==> src/rtl/core/fpd_pkg.sv <==
package fpd_pkg;

  // Window geometry: one sample plus four of padding on either side.
  localparam int PAD_SAMPLES = 4;
  localparam int WIN_DEPTH   = PAD_SAMPLES + 1;
  localparam int WARM_W      = $clog2(WIN_DEPTH + 1);
  localparam int PAD_W       = $clog2(PAD_SAMPLES + 1);

  // Fixed field widths.
  localparam int VEL_W  = 48;
  localparam int ACC_W  = 64;
  localparam int RATE_W = 11;
  localparam logic [RATE_W-1:0] RATE_RESET = 11'd100;

  // Stencil arithmetic: the difference sum is at most 18 times a 48-bit input.
  localparam int DIFF_W = VEL_W + 5;
  localparam int MAG_W  = 64;

  localparam logic signed [ACC_W-1:0] VEL_MAX = (64'sd1 <<< (VEL_W - 1)) - 64'sd1;
  localparam logic signed [ACC_W-1:0] VEL_MIN = -(64'sd1 <<< (VEL_W - 1));

  typedef enum logic [2:0] {
    S_IDLE,
    S_VEL_GO,
    S_VEL_WAIT,
    S_ACC_GO,
    S_ACC_WAIT,
    S_OUT,
    S_NEXT
  } fpd_state_e;

  typedef enum logic [2:0] {
    ST_IDLE,
    ST_MUL,
    ST_RND,
    ST_DIV,
    ST_DONE
  } st_state_e;

  typedef struct packed {
    logic fill;
    logic pos_shift;
    logic vel_shift;
  } cell_ctrl_t;

  typedef struct packed {
    logic busy;
    logic done;
  } st_stat_t;

endpackage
************
YOUR INSTRUCTIONS => Only what runs from the line containing "localparam logic signed [ACC_W-1:0] VEL_MIN" through the final line of the entries above belongs in the answer, restated exactly.

YOUR SOLUTION =>
  localparam logic signed [ACC_W-1:0] VEL_MIN = -(64'sd1 <<< (VEL_W - 1));

  typedef enum logic [2:0] {
    S_IDLE,
    S_VEL_GO,
    S_VEL_WAIT,
    S_ACC_GO,
    S_ACC_WAIT,
    S_OUT,
    S_NEXT
  } fpd_state_e;

  typedef enum logic [2:0] {
    ST_IDLE,
    ST_MUL,
    ST_RND,
    ST_DIV,
    ST_DONE
  } st_state_e;

  typedef struct packed {
    logic fill;
    logic pos_shift;
    logic vel_shift;
  } cell_ctrl_t;

  typedef struct packed {
    logic busy;
    logic done;
  } st_stat_t;

endpackage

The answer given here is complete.